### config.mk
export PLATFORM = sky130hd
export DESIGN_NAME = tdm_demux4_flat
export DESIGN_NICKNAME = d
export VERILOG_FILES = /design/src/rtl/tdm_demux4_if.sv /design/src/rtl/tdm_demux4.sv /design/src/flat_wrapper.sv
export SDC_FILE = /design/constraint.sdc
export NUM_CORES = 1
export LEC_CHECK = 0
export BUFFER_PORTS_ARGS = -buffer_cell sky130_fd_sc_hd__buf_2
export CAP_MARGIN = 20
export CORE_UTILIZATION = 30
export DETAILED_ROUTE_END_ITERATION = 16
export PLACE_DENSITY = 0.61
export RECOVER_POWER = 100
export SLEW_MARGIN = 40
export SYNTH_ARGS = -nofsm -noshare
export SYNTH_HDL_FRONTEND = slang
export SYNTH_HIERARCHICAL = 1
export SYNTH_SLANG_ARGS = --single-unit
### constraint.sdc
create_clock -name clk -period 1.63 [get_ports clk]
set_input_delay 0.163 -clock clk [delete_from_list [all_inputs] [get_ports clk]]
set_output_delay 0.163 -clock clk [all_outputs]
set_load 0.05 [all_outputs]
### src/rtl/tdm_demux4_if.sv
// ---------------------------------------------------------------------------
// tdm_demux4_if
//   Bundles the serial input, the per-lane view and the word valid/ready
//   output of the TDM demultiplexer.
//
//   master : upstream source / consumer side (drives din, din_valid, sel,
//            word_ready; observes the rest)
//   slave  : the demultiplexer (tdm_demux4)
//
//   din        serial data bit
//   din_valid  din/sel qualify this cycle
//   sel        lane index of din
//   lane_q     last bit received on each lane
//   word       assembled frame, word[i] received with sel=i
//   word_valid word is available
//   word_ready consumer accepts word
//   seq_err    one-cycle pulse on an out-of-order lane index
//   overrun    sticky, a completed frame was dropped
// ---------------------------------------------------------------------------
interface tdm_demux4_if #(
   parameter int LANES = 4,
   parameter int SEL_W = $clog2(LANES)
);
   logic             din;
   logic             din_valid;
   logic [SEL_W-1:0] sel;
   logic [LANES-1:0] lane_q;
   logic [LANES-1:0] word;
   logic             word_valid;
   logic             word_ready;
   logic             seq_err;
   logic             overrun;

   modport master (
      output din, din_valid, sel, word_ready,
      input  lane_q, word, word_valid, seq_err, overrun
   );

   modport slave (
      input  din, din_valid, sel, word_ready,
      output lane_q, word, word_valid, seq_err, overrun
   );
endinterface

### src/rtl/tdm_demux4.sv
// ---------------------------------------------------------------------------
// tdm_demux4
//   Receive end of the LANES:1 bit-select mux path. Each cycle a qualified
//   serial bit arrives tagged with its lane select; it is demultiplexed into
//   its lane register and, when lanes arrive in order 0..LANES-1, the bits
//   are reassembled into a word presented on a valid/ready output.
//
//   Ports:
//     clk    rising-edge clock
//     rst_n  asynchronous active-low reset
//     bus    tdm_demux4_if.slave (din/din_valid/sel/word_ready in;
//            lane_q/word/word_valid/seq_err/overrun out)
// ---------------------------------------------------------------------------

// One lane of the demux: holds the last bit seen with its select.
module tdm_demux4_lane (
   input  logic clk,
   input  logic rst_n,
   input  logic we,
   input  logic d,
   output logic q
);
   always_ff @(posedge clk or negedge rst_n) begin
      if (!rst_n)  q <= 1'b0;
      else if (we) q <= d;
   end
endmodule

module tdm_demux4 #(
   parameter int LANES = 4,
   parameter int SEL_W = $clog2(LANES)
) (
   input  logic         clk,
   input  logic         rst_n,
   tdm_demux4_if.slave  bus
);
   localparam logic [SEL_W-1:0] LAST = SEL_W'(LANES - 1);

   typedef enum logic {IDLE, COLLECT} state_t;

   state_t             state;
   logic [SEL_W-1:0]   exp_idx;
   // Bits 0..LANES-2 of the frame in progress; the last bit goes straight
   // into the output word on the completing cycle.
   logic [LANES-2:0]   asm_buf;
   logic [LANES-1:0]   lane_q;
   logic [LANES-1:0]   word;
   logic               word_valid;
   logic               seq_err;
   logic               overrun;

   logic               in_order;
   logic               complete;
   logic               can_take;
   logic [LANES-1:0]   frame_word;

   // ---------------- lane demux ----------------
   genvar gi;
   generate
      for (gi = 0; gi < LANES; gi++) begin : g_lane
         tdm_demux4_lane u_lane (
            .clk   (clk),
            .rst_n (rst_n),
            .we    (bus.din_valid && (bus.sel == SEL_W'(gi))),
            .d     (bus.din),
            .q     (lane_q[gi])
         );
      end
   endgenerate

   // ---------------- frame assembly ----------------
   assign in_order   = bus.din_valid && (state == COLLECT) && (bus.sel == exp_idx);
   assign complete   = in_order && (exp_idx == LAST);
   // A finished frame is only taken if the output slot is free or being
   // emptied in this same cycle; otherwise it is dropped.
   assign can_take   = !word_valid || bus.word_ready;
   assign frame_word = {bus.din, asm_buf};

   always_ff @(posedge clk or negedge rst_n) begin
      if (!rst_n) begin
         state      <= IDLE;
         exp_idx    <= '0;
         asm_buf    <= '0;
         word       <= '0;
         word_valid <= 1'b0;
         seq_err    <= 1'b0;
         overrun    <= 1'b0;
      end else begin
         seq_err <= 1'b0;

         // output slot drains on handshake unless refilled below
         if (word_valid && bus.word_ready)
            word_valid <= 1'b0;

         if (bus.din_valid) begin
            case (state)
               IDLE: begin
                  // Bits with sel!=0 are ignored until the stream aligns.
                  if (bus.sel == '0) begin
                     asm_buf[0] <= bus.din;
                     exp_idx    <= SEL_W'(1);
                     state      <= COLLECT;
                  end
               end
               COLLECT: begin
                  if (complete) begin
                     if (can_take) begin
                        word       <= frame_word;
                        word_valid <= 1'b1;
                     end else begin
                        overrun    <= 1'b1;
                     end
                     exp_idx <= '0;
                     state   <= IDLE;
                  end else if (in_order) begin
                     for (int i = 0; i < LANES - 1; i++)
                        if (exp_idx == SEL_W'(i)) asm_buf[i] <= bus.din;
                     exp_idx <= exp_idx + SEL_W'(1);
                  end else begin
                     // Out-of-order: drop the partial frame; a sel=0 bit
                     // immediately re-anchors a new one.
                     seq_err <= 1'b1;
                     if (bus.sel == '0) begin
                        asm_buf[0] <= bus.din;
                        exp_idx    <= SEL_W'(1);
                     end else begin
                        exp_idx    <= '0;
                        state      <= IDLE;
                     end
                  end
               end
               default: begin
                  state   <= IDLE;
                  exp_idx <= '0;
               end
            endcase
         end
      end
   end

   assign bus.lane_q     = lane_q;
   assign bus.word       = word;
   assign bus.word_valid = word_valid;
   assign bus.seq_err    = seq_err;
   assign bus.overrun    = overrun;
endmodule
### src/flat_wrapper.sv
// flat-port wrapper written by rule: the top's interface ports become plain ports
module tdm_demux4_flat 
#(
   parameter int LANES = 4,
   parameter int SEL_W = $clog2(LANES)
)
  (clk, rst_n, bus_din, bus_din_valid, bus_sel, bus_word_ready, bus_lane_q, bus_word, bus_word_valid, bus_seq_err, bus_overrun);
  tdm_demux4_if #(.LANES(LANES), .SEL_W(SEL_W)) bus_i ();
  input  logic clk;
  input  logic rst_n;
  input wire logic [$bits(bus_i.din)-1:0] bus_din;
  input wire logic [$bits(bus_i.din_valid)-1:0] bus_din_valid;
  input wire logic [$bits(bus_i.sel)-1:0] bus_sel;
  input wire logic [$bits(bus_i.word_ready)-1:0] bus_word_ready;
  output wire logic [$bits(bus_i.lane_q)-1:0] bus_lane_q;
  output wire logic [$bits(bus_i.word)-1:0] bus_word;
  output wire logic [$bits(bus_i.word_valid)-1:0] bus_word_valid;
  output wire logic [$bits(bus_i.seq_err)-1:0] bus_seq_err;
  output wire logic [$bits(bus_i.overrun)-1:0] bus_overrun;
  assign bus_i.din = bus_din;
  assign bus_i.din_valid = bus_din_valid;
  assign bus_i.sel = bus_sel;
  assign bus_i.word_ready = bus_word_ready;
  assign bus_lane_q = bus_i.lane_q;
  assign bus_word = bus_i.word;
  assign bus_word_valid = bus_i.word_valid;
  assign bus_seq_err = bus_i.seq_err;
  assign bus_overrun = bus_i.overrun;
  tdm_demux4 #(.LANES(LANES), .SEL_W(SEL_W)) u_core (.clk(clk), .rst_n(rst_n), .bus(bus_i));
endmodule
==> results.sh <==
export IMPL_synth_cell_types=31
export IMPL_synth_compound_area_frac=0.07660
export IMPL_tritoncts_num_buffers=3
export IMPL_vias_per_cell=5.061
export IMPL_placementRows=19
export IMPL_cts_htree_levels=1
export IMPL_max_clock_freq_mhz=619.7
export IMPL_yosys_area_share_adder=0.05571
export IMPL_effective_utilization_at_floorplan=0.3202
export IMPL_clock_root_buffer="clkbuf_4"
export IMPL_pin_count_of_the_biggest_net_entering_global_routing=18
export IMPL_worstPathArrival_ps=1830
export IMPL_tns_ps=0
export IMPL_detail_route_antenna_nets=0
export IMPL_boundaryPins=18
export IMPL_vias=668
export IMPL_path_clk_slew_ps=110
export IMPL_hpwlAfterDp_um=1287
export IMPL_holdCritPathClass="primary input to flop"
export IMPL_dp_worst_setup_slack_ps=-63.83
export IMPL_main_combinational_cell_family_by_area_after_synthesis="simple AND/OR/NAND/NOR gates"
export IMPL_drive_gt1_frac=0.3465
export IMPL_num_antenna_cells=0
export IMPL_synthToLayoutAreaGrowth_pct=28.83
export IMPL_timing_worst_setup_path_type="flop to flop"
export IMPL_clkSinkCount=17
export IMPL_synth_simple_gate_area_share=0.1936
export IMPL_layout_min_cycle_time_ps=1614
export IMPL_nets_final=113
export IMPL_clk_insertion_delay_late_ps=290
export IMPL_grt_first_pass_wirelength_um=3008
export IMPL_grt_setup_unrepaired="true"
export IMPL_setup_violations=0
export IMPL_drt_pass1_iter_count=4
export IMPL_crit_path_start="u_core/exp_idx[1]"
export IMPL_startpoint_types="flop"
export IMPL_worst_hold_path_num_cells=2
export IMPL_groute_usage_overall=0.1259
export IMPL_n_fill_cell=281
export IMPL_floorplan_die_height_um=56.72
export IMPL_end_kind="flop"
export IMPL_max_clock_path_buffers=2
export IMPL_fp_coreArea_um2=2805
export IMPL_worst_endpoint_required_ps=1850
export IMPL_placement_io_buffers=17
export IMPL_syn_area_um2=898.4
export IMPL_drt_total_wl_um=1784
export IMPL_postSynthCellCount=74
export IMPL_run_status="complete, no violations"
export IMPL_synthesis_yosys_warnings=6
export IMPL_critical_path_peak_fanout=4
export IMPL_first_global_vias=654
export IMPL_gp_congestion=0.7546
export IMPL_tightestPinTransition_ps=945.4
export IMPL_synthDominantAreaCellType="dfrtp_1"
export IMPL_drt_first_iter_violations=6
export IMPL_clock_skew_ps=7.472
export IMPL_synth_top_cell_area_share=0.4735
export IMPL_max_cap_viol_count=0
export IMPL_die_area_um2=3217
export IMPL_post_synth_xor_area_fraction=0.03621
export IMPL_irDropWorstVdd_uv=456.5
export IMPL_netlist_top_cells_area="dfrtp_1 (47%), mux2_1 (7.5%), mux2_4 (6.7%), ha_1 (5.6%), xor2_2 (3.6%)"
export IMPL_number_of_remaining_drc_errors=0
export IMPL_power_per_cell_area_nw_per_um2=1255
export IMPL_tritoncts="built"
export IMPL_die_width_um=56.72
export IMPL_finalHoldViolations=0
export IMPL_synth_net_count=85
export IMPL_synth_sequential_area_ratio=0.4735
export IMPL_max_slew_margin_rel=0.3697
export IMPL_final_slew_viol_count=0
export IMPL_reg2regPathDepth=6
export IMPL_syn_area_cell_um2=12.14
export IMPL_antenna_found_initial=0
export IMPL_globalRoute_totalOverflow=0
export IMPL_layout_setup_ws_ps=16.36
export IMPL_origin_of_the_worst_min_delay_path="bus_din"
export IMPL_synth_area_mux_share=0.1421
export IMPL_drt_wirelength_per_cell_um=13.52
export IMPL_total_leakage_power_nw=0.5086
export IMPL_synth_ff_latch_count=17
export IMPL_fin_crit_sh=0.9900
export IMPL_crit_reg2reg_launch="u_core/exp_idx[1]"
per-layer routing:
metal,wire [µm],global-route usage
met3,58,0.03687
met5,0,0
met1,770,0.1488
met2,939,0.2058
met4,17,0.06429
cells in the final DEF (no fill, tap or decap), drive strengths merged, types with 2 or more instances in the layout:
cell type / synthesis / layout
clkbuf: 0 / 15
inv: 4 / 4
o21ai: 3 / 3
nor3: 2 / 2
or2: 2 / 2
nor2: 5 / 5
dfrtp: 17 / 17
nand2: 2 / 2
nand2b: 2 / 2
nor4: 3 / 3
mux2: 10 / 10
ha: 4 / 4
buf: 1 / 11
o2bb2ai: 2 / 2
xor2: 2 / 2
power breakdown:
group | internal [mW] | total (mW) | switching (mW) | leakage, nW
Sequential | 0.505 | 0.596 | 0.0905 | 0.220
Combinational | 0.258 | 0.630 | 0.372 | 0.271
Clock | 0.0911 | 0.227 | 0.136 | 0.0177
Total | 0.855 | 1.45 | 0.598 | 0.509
• • • •
- [EXERCISE DESCRIPTION]
In the entries above, please find the line with "export IMPL_groute_usage_overall=0.1259" and the line with "export IMPL_fin_crit_sh=0.9900", then write out exactly those two lines and every line between them, and nothing more.

- [SOLUTION]
export IMPL_groute_usage_overall=0.1259
export IMPL_n_fill_cell=281
export IMPL_floorplan_die_height_um=56.72
export IMPL_end_kind="flop"
export IMPL_max_clock_path_buffers=2
export IMPL_fp_coreArea_um2=2805
export IMPL_worst_endpoint_required_ps=1850
export IMPL_placement_io_buffers=17
export IMPL_syn_area_um2=898.4
export IMPL_drt_total_wl_um=1784
export IMPL_postSynthCellCount=74
export IMPL_run_status="complete, no violations"
export IMPL_synthesis_yosys_warnings=6
export IMPL_critical_path_peak_fanout=4
export IMPL_first_global_vias=654
export IMPL_gp_congestion=0.7546
export IMPL_tightestPinTransition_ps=945.4
export IMPL_synthDominantAreaCellType="dfrtp_1"
export IMPL_drt_first_iter_violations=6
export IMPL_clock_skew_ps=7.472
export IMPL_synth_top_cell_area_share=0.4735
export IMPL_max_cap_viol_count=0
export IMPL_die_area_um2=3217
export IMPL_post_synth_xor_area_fraction=0.03621
export IMPL_irDropWorstVdd_uv=456.5
export IMPL_netlist_top_cells_area="dfrtp_1 (47%), mux2_1 (7.5%), mux2_4 (6.7%), ha_1 (5.6%), xor2_2 (3.6%)"
export IMPL_number_of_remaining_drc_errors=0
export IMPL_power_per_cell_area_nw_per_um2=1255
export IMPL_tritoncts="built"
export IMPL_die_width_um=56.72
export IMPL_finalHoldViolations=0
export IMPL_synth_net_count=85
export IMPL_synth_sequential_area_ratio=0.4735
export IMPL_max_slew_margin_rel=0.3697
export IMPL_final_slew_viol_count=0
export IMPL_reg2regPathDepth=6
export IMPL_syn_area_cell_um2=12.14
export IMPL_antenna_found_initial=0
export IMPL_globalRoute_totalOverflow=0
export IMPL_layout_setup_ws_ps=16.36
export IMPL_origin_of_the_worst_min_delay_path="bus_din"
export IMPL_synth_area_mux_share=0.1421
export IMPL_drt_wirelength_per_cell_um=13.52
export IMPL_total_leakage_power_nw=0.5086
export IMPL_synth_ff_latch_count=17
export IMPL_fin_crit_sh=0.9900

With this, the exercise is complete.